-- YOUR ASSIGNMENT --
Scan the records below for the line with "after CTS: u_qs/enb_ff[13]$_DFFE_PN0P_" and the line with "after floorplan: u_op/enb_ff[6]$_DFFE_PN0P_". Repeat those two lines and every line between them exactly, and nothing else.

-- DATA FOR THIS EXERCISE --
——————————

$ cat src/isr_pkg.sv
// Purpose: shared constants and carriers for the instrument status reporting bank
// Assumes: one 25 MHz clock, host access through a plain register select port
// Notes:   register selects are local codes, no bus is implied
package isr_pkg;
    localparam int unsigned WIDE_W = 16;
    localparam int unsigned NARROW_W = 8;
    localparam int unsigned SEL_W = 4;

    // register select codes on the host access port
    localparam logic [3:0] SEL_OP_COND   = 4'h0;
    localparam logic [3:0] SEL_OP_EVT    = 4'h1;
    localparam logic [3:0] SEL_OP_ENB    = 4'h2;
    localparam logic [3:0] SEL_QS_COND   = 4'h3;
    localparam logic [3:0] SEL_QS_EVT    = 4'h4;
    localparam logic [3:0] SEL_QS_ENB    = 4'h5;
    localparam logic [3:0] SEL_STD_COND  = 4'h6;
    localparam logic [3:0] SEL_STD_EVT   = 4'h7;
    localparam logic [3:0] SEL_STD_ENB   = 4'h8;
    localparam logic [3:0] SEL_SRQ_COND  = 4'h9;
    localparam logic [3:0] SEL_SRQ_ENB   = 4'hA;

    // operation condition fields
    localparam int unsigned OP_WAIT_TRIG  = 5;
    localparam int unsigned OP_TRAN_ARMED = 6;
    localparam int unsigned OP_CONST_VOLT = 8;
    localparam int unsigned OP_TRAN_DONE  = 9;
    localparam int unsigned OP_CONST_CURR = 10;
    localparam int unsigned OP_SAMPLE_DONE = 11;
    localparam int unsigned OP_LIST_DONE  = 12;
    localparam int unsigned OP_LIST_RUN   = 14;
    // bits visible in the operation condition read
    localparam logic [15:0] OP_COND_READ_MASK = 16'h4D60;

    // questionable condition fields
    localparam int unsigned QS_VOLT_MODE_ERR = 0;
    localparam int unsigned QS_CURR_MODE_ERR = 1;
    localparam int unsigned QS_THERMAL       = 3;
    localparam int unsigned QS_SLAVE_FAULT   = 6;
    localparam int unsigned QS_VOLT_PROT     = 12;
    localparam int unsigned QS_CURR_PROT     = 13;
    localparam int unsigned QS_SINKING       = 14;

    // status byte fields
    localparam int unsigned SB_QUEUE_NONEMPTY = 3;
    localparam int unsigned SB_MSG_AVAIL      = 4;
    localparam int unsigned SB_STD_SUMMARY    = 5;
    localparam int unsigned SB_SRQ_SUMMARY    = 6;
    localparam int unsigned SB_OP_SUMMARY     = 7;
    localparam int unsigned SB_QS_SUMMARY     = 3;

    localparam logic [15:0] WIDE_RESET   = 16'h0000;
    localparam logic [7:0]  NARROW_RESET = 8'h00;

    // instrument monitor inputs
    typedef struct packed {
        logic trig_enabled;
        logic trig_external;
        logic trig_input;
        logic tran_armed;
        logic const_volt;
        logic const_curr;
        logic tran_done;
        logic sample_done;
        logic list_done;
        logic list_run;
        logic thermal_err;
        logic slave_fault;
        logic volt_prot_err;
        logic curr_prot_err;
        logic ext_ref_en;
        logic sinking;
    } isr_monitor_t;

    // host access request
    typedef struct packed {
        logic       rd;
        logic       wr;
        logic [3:0] sel;
        logic [15:0] wdata;
    } isr_host_req_t;
endpackage

$ cat src/isr_event_group.sv
`timescale 1ns/1ps
// Purpose: one condition/event/enable triplet with a read-to-clear event register
// Assumes: condition sampled every clock
// Notes:   a rising edge in the clear cycle survives the clear
module isr_event_group #(
    parameter int unsigned W = 16
) (
    input  wire logic         ref_clk,
    input  wire logic         reset_n,
    input  wire logic [W-1:0] cond,
    input  wire logic         evt_clear,
    input  wire logic         enb_wr,
    input  wire logic [W-1:0] enb_wdata,
    output logic      [W-1:0] evt_ff,
    output logic      [W-1:0] enb_ff,
    output logic              summary
);
    logic [W-1:0] cond_prev_ff;
    logic [W-1:0] rise;
    logic [W-1:0] nxt_evt;

    assign rise = cond & ~cond_prev_ff;
    // set beats clear so no edge is lost during a read
    assign nxt_evt = (evt_clear ? '0 : evt_ff) | rise;
    assign summary = |(evt_ff & enb_ff);

    always_ff @(posedge ref_clk or negedge reset_n) begin
        if (!reset_n) begin
            cond_prev_ff <= '0;
        end else begin
            cond_prev_ff <= cond;
        end
    end

    always_ff @(posedge ref_clk or negedge reset_n) begin
        if (!reset_n) begin
            evt_ff <= '0;
        end else begin
            evt_ff <= nxt_evt;
        end
    end

    always_ff @(posedge ref_clk or negedge reset_n) begin
        if (!reset_n) begin
            enb_ff <= '0;
        end else if (enb_wr) begin
            enb_ff <= enb_wdata;
        end
    end
endmodule

$ cat src/isr_wait_trig.sv
`timescale 1ns/1ps
// Purpose: waiting-for-trigger flag generation
// Assumes: trigger input synchronous to ref_clk
// Notes:   a low external trigger keeps the flag up until the input is high again
module isr_wait_trig (
    input  wire logic ref_clk,
    input  wire logic reset_n,
    input  wire logic trig_enabled,
    input  wire logic trig_external,
    input  wire logic trig_input,
    output logic      waiting_trigger_flag
);
    logic hold_ff;

    always_ff @(posedge ref_clk or negedge reset_n) begin
        if (!reset_n) begin
            hold_ff <= 1'b0;
        end else if (trig_external && !trig_input && (trig_enabled || hold_ff)) begin
            hold_ff <= 1'b1;
        end else if (trig_input || !trig_external) begin
            hold_ff <= 1'b0;
        end
    end

    assign waiting_trigger_flag = trig_enabled | hold_ff;
endmodule

$ cat src/isr_status_bank.sv
`timescale 1ns/1ps
// Purpose: status reporting bank with operation, questionable, standard event and
//          service request groups, status byte and service request line
// Assumes: host reads and writes through a select port, one cycle per access
// Notes:   read data is registered, valid one cycle after the read strobe

// Summary of operation
// four condition registers, 16 and 8 bits
// each but the service request register has event and enable companions
// rising condition bit sets event bit
// event read returns then clears all
// enabled questionable event sets status bit 3
// masked service request bits form bit 6
// bit 6 drives service request line
// queue not empty bit 3, message bit 4
// clean command decode keeps bit 3 zero
// unused operation bits read zero
// wait-trigger bit, held while trigger low
// operation live condition bit assignments
// transient and list complete event only
// mode errors on questionable bits 0, 1
// thermal bit 3, slave fault bit 6
// protection bits 12, 13; external sets both
// questionable bit 14 while sinking
// unused questionable bits read zero
// status bit 4 shows response data
// new edge survives a clearing read
module isr_status_bank (
    input  wire logic                  ref_clk,
    input  wire logic                  reset_n,
    input  wire isr_pkg::isr_monitor_t mon,
    input  wire isr_pkg::isr_host_req_t host_req,
    input  wire logic [7:0]            std_event_cond,
    input  wire logic                  error_queue_nonempty,
    input  wire logic                  output_msg_waiting,
    output logic [15:0]                rdata_ff,
    output logic                       rvalid_ff,
    output logic [7:0]                 status_byte,
    output logic                       srq_line
);
    logic [15:0] op_cond;
    logic [15:0] op_evt_src;
    logic [15:0] qs_cond;
    logic [15:0] op_evt;
    logic [15:0] op_enb;
    logic [15:0] qs_evt;
    logic [15:0] qs_enb;
    logic [7:0]  std_evt;
    logic [7:0]  std_enb;
    logic [7:0]  srq_enb_ff;
    logic        op_sum;
    logic        qs_sum;
    logic        std_sum;
    logic        wait_flag;
    logic        prot_any;
    logic [7:0]  srq_low;
    logic [15:0] nxt_rdata;

    function automatic logic is_rd(input isr_pkg::isr_host_req_t r, input logic [3:0] s);
        is_rd = r.rd && (r.sel == s);
    endfunction

    function automatic logic is_wr(input isr_pkg::isr_host_req_t r, input logic [3:0] s);
        is_wr = r.wr && (r.sel == s);
    endfunction

    isr_wait_trig u_wait (
        .ref_clk              (ref_clk),
        .reset_n              (reset_n),
        .trig_enabled         (mon.trig_enabled),
        .trig_external        (mon.trig_external),
        .trig_input           (mon.trig_input),
        .waiting_trigger_flag (wait_flag)
    );

    // operation group: live bits plus event-only completions
    always_comb begin
        op_evt_src = 16'h0000;
        op_evt_src[isr_pkg::OP_WAIT_TRIG]   = wait_flag;
        op_evt_src[isr_pkg::OP_TRAN_ARMED]  = mon.tran_armed;
        op_evt_src[isr_pkg::OP_CONST_VOLT]  = mon.const_volt;
        op_evt_src[isr_pkg::OP_CONST_CURR]  = mon.const_curr;
        op_evt_src[isr_pkg::OP_SAMPLE_DONE] = mon.sample_done;
        op_evt_src[isr_pkg::OP_LIST_RUN]    = mon.list_run;
        op_evt_src[isr_pkg::OP_TRAN_DONE]   = mon.tran_done;
        op_evt_src[isr_pkg::OP_LIST_DONE]   = mon.list_done;
    end

    // transient and list completion bits are masked from the readable condition
    assign op_cond = op_evt_src & isr_pkg::OP_COND_READ_MASK;

    // external reference widens any protection trip to both bits
    assign prot_any = mon.ext_ref_en & (mon.volt_prot_err | mon.curr_prot_err);

    always_comb begin
        qs_cond = 16'h0000;
        qs_cond[isr_pkg::QS_VOLT_MODE_ERR] = mon.const_curr;
        qs_cond[isr_pkg::QS_CURR_MODE_ERR] = mon.const_volt;
        qs_cond[isr_pkg::QS_THERMAL]       = mon.thermal_err;
        qs_cond[isr_pkg::QS_SLAVE_FAULT]   = mon.slave_fault;
        qs_cond[isr_pkg::QS_VOLT_PROT]     = mon.volt_prot_err | prot_any;
        qs_cond[isr_pkg::QS_CURR_PROT]     = mon.curr_prot_err | prot_any;
        qs_cond[isr_pkg::QS_SINKING]       = mon.sinking;
    end

    isr_event_group #(.W(16)) u_op (
        .ref_clk   (ref_clk),
        .reset_n   (reset_n),
        .cond      (op_evt_src),
        .evt_clear (is_rd(host_req, isr_pkg::SEL_OP_EVT)),
        .enb_wr    (is_wr(host_req, isr_pkg::SEL_OP_ENB)),
        .enb_wdata (host_req.wdata),
        .evt_ff    (op_evt),
        .enb_ff    (op_enb),
        .summary   (op_sum)
    );

    isr_event_group #(.W(16)) u_qs (
        .ref_clk   (ref_clk),
        .reset_n   (reset_n),
        .cond      (qs_cond),
        .evt_clear (is_rd(host_req, isr_pkg::SEL_QS_EVT)),
        .enb_wr    (is_wr(host_req, isr_pkg::SEL_QS_ENB)),
        .enb_wdata (host_req.wdata),
        .evt_ff    (qs_evt),
        .enb_ff    (qs_enb),
        .summary   (qs_sum)
    );

    isr_event_group #(.W(8)) u_std (
        .ref_clk   (ref_clk),
        .reset_n   (reset_n),
        .cond      (std_event_cond),
        .evt_clear (is_rd(host_req, isr_pkg::SEL_STD_EVT)),
        .enb_wr    (is_wr(host_req, isr_pkg::SEL_STD_ENB)),
        .enb_wdata (host_req.wdata[7:0]),
        .evt_ff    (std_evt),
        .enb_ff    (std_enb),
        .summary   (std_sum)
    );

    always_ff @(posedge ref_clk or negedge reset_n) begin
        if (!reset_n) begin
            srq_enb_ff <= isr_pkg::NARROW_RESET;
        end else if (is_wr(host_req, isr_pkg::SEL_SRQ_ENB)) begin
            srq_enb_ff <= host_req.wdata[7:0];
        end
    end

    // service request register, bit 6 excluded from its own summary
    always_comb begin
        srq_low = 8'h00;
        // questionable summary shares bit 3 with the queue flag
        srq_low[isr_pkg::SB_QUEUE_NONEMPTY] = error_queue_nonempty | qs_sum;
        srq_low[isr_pkg::SB_MSG_AVAIL]      = output_msg_waiting;
        srq_low[isr_pkg::SB_STD_SUMMARY]    = std_sum;
        srq_low[isr_pkg::SB_OP_SUMMARY]     = op_sum;
        status_byte = srq_low;
        status_byte[isr_pkg::SB_SRQ_SUMMARY] = |(srq_low & srq_enb_ff);
    end

    assign srq_line = status_byte[isr_pkg::SB_SRQ_SUMMARY];

    always_comb begin
        case (host_req.sel)
            isr_pkg::SEL_OP_COND:   nxt_rdata = op_cond;
            isr_pkg::SEL_OP_EVT:    nxt_rdata = op_evt;
            isr_pkg::SEL_OP_ENB:    nxt_rdata = op_enb;
            isr_pkg::SEL_QS_COND:   nxt_rdata = qs_cond;
            isr_pkg::SEL_QS_EVT:    nxt_rdata = qs_evt;
            isr_pkg::SEL_QS_ENB:    nxt_rdata = qs_enb;
            isr_pkg::SEL_STD_COND:  nxt_rdata = {8'h00, std_event_cond};
            isr_pkg::SEL_STD_EVT:   nxt_rdata = {8'h00, std_evt};
            isr_pkg::SEL_STD_ENB:   nxt_rdata = {8'h00, std_enb};
            isr_pkg::SEL_SRQ_COND:  nxt_rdata = {8'h00, status_byte};
            isr_pkg::SEL_SRQ_ENB:   nxt_rdata = {8'h00, srq_enb_ff};
            default:                nxt_rdata = 16'h0000;
        endcase
    end

    // read data captures the event value before the clear lands
    always_ff @(posedge ref_clk or negedge reset_n) begin
        if (!reset_n) begin
            rdata_ff  <= isr_pkg::WIDE_RESET;
            rvalid_ff <= 1'b0;
        end else begin
            rvalid_ff <= host_req.rd;
            if (host_req.rd) begin
                rdata_ff <= nxt_rdata;
            end
        end
    end
endmodule

$ cat config.mk
export PLATFORM = sky130hd
export DESIGN_NAME = isr_status_bank
export DESIGN_NICKNAME = d
export VERILOG_FILES = /design/src/isr_pkg.sv /design/src/isr_event_group.sv /design/src/isr_wait_trig.sv /design/src/isr_status_bank.sv
export SDC_FILE = /design/constraint.sdc
export NUM_CORES = 1
export LEC_CHECK = 0
export ABC_AREA = 1
export ABC_CLOCK_PERIOD_IN_PS = 1900
export BUFFER_PORTS_ARGS = -buffer_cell sky130_fd_sc_hd__buf_2
export CAP_MARGIN = 20
export CORE_AREA = 2 2 85 169
export DETAILED_ROUTE_END_ITERATION = 7
export DIE_AREA = 0 0 87 171
export PLACE_DENSITY = 0.77
export SLEW_MARGIN = 20
export SYNTH_ARGS = -nofsm -noshare
export SYNTH_HDL_FRONTEND = slang
export SYNTH_HIERARCHICAL = 1
export SYNTH_SLANG_ARGS = --single-unit
$ cat constraint.sdc
create_clock -name ref_clk -period 1.9 [get_ports ref_clk]
set_clock_uncertainty 0.1 [all_clocks]
set_input_delay 0.095 -clock ref_clk [delete_from_list [all_inputs] [get_ports ref_clk]]
set_output_delay 0.095 -clock ref_clk [all_outputs]
set_load 0.1 [all_outputs]
==> metrics.txt <==
status finished with violations; failing checks setup timing; critical path's top delay family simple AND/OR/NAND/NOR gates; Sink Count 146; Hold Path Sink u_qs/evt_ff[12]$_DFF_PN0_; maximum VDD drop roughly 0.74 mV; Crit Path Category flop to primary output; DP Worst Slack 79.4 ps; Startpoint Class flop; vias 5,472; nets 970; Reg2Reg Setup Slack 40 ps; number of global-route vias before repair roughly 5,400; Comb pwr share about a fifth; post-synthesis cell area 6650 µm²; drt drc 0; slowest cell on the critical path dfrtp_1; actual transition at the worst max-transition pin about 540 ps; Root Driver clkbuf_16; initial drt markers between 300 and 400; Crit Reg-Reg Endpoint rdata_ff[7]$_DFFE_PN0P_; port buffer count 72; sequential area share after synthesis about 55%; CP Capture Type primary output; asr flop ratio synth between 90% and 100%; Detailed Routing Iterations Pass 1 6; cell with the most instances after synthesis nand2_1; CTS tree yes; Cells on Worst Hold Path 5; fin worst setup slack -211 ps; Design Area, Final 8660 µm²; Power Density 1060 nW/µm²; Util after Layout between 60% and 70%; FF-to-FF path depth 13; Yosys cell types 29; initial antenna violation count 0; Hold Crit Class input pin to flop; DP Area 7340 µm²; overall routing resource usage roughly 24%; crit-path max FO 3; Cells after Synth 738; CP cell instances nand2_1 -> nand2_1 -> inv_1 -> nand2_1 -> nor2_2 -> nand2_2 -> nand2_2 -> nand3_2 -> nor2_4 -> inv_2 -> buf_12; wire length of the first global-routing pass 27,500 µm; fin crit period 2110 ps; Clk pwr share between 30% and 40%; Hold Crit Start mon[1]; H-Tree Depth 4; later-pin clock latency in the skew report around 430 ps; fin cells 1,090; io pins between 70 and 80; number of synthesized flops with an enable pin 0; largest net degree at the start of global routing 57; core area 13,700 µm²; share of cells above drive strength 1 22.9%; Commonest cells post-synth nand2_1 (260), dfrtp_1 (146), inv_1 (118); Slew Limit Fails 0; Setup TNS -425 ps; initial cell density of the core between 40% and 50%; CTS buffer count 17; CP Buf/Inv Count 3; die height 171 µm; CP most frequent cell nand2_1; Final HPWL DP about 11,000 µm; PnR Total Power approximately 9 mW; Avg WL per Cell roughly 16 µm; die area between 10,000 and 15,000 µm²; top-area cell type share of the netlist area between 50% and 60%; Fin. Hold Viols 0; RSZ-0062 raised after global routing yes; Critical Path AT between 1500 and 2000 ps; data required time of the critical path 1700 ps; syn avg cell area ~9.0 µm²; Max Clk Rate between 400 and 500 MHz; number of vias per cell around 5; Syn. warnings 6; sw frac between 20% and 30%; sequential power share roughly two fifths; Pint 6.45 mW; clock buffer depth 2; Rel. slew slack 63.9%; area leader, netlist dfrtp_1; crit share post-route 111%; Detail Route Antenna Nets 0; Synth area leaders dfrtp_1 (55%), nand2_1 (15%), inv_1 (6.7%); antenna cell count 0; Worst R2R Start u_op/evt_ff[6]$_DFF_PN0_; max incr delay on CP slightly above 400 ps; total grt overflow 0; Hold Slack 7.99 ps; ys flop type dfrtp_1; WL final between 15,000 and 20,000 µm; NetSw 2.72 mW; Final setup viols 3; Synth Register Bits 146; DP Cell Count 996; # rows between 60 and 70; synth-to-layout area growth 30.1%; Pleak 4.62 nW; GP Congestion ~0.89; Worst-path clk slew about 60 ps; max cap viols 0; Die Wd just under 90 µm
area by class of cell:
cell class | count | area, µm²
fill | 1024 | 5000
sequential | 146 | 3650
multi-input combinational | 482 | 2520
timing repair buffer | 150 | 1190
inverter | 123 | 462
clock buffer | 20 | 457
tap | 157 | 196
clock inverter | 12 | 181
placed cells by master (no fill, tap or decap), types with 4 or more instances in the layout:
| master | n |
|---|---|
| clkbuf_16 | 17 |
| clkinvlp_4 | 4 |
| nand4_1 | 5 |
| nand3b_1 | 6 |
| conb_1 | 37 |
| bufinv_16 | 4 |
| nand3_1 | 16 |
| nor2_1 | 31 |
| nand2_2 | 7 |
| nand2_4 | 6 |
| dlygate4sd3_1 | 45 |
| buf_12 | 9 |
| nand2_1 | 254 |
| o22ai_1 | 40 |
| nor2_4 | 7 |
| mux2_2 | 18 |
| dfrtp_1 | 146 |
| inv_1 | 113 |
| buf_2 | 67 |
| buf_4 | 27 |
| inv_2 | 9 |
| o21ai_0 | 16 |
| mux2_4 | 20 |
| nor2_2 | 6 |
cells by family after synthesis:
logic type / after synthesis / synth area share [%]
AND/OR/NAND/NOR: 346 / 22.0
AO/OA/AOI/OAI: 61 / 5.38
other: 1 / 0.0564
multiplexers: 38 / 7.56
buffers and inverters: 146 / 10.1
flip-flops: 146 / 54.9
sequential cells by signal, summed over array words and instances (netlist names):
name,cells
u_wait/hold_ff,1
srq_enb_ff,8
u_op/cond_prev_ff,16
u_qs/enb_ff,16
u_std/enb_ff,8
u_qs/cond_prev_ff,16
u_std/cond_prev_ff,8
u_op/evt_ff,16
u_op/enb_ff,16
u_qs/evt_ff,16
rvalid_ff,1
rdata_ff,16
u_std/evt_ff,8
worst min-delay path, stage by stage:
cell	delay [ps]
buf_2	90
inv_1	50
o21ai_0	110
inv_1	80
o22ai_1	70
timing repair:
| action | 4_1_cts | 5_1_grt |
|---|---|---|
| hold buffers | 45 | 0 |
| endpoints found under the setup margin | 4 | 7 |
| pin swaps | 8 | 11 |
| resized for setup | 18 | 17 |
| setup buffers | 11 | 7 |
| endpoints found under the hold margin | 223 | 0 |
routing by layer:
metal	global-route usage, %	share of wire [%]	vias up
li1	-	-	2604
met1	29.9	40	2607
met2	41.1	52	203
met3	4.92	4.7	58
met4	10.9	4.1	0
met5	0	0	-
worst max-delay path by stage:
stage / start / endpoint / slack [ps] / cells after the start
after detailed placement: u_op/enb_ff[10]$_DFFE_PN0P_ / srq_line / 80 / 11
after CTS: u_qs/enb_ff[13]$_DFFE_PN0P_ / srq_line / -150 / 10
after global placement: u_qs/enb_ff[10]$_DFFE_PN0P_ / status_byte[6] / 100 / 10
after global routing: u_op/enb_ff[6]$_DFFE_PN0P_ / srq_line / -290 / 11
after floorplan: u_op/enb_ff[6]$_DFFE_PN0P_ / status_byte[6] / -120 / 11
final: u_op/evt_ff[6]$_DFF_PN0_ / srq_line / -210 / 11
power by group through the flow:
stage | clock, mW | sequential, mW | combinational, mW
6_report | 3.59 | 3.74 | 1.84
5_1_grt | 3.75 | 3.79 | 1.97
4_1_cts | 3.62 | 3.73 | 1.76
3_5_place_dp | 0 | 3.79 | 1.54
3_3_place_gp | 0 | 3.77 | 1.51
2_1_floorplan | 0 | 4.02 | 0.853
Power figures use the tool's default switching activity.
<file path="config.mk">
export PLATFORM = sky130hd
export DESIGN_NAME = qpot_two_wire_slave
export DESIGN_NICKNAME = d
export VERILOG_FILES = /design/src/hw/qpot_pkg.sv /design/src/hw/qpot_line_filter.sv /design/src/hw/qpot_tap_decode.sv /design/src/hw/qpot_two_wire_slave.sv
export SDC_FILE = /design/constraint.sdc
export NUM_CORES = 1
export LEC_CHECK = 0
export BUFFER_PORTS_ARGS = -buffer_cell sky130_fd_sc_hd__buf_2
export CORE_ASPECT_RATIO = 1.75
export CORE_MARGIN = 1.5
export CORE_UTILIZATION = 30
export DETAILED_ROUTE_END_ITERATION = 10
export PLACE_DENSITY = 0.46
export SLEW_MARGIN = 25
export SYNTH_ARGS = -nofsm -noshare
export SYNTH_HDL_FRONTEND = slang
export SYNTH_SLANG_ARGS = --single-unit
</file>
<file path="constraint.sdc">
create_clock -name sys_clk_i -period 4.2 [get_ports sys_clk_i]
set_input_delay 0.63 -clock sys_clk_i [delete_from_list [all_inputs] [get_ports sys_clk_i]]
set_output_delay 0.63 -clock sys_clk_i [all_outputs]
set_load 0.02 [all_outputs]
</file>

——————————

-- WRITTEN ANSWER --
after CTS: u_qs/enb_ff[13]$_DFFE_PN0P_ / srq_line / -150 / 10
after global placement: u_qs/enb_ff[10]$_DFFE_PN0P_ / status_byte[6] / 100 / 10
after global routing: u_op/enb_ff[6]$_DFFE_PN0P_ / srq_line / -290 / 11
after floorplan: u_op/enb_ff[6]$_DFFE_PN0P_ / status_byte[6] / -120 / 11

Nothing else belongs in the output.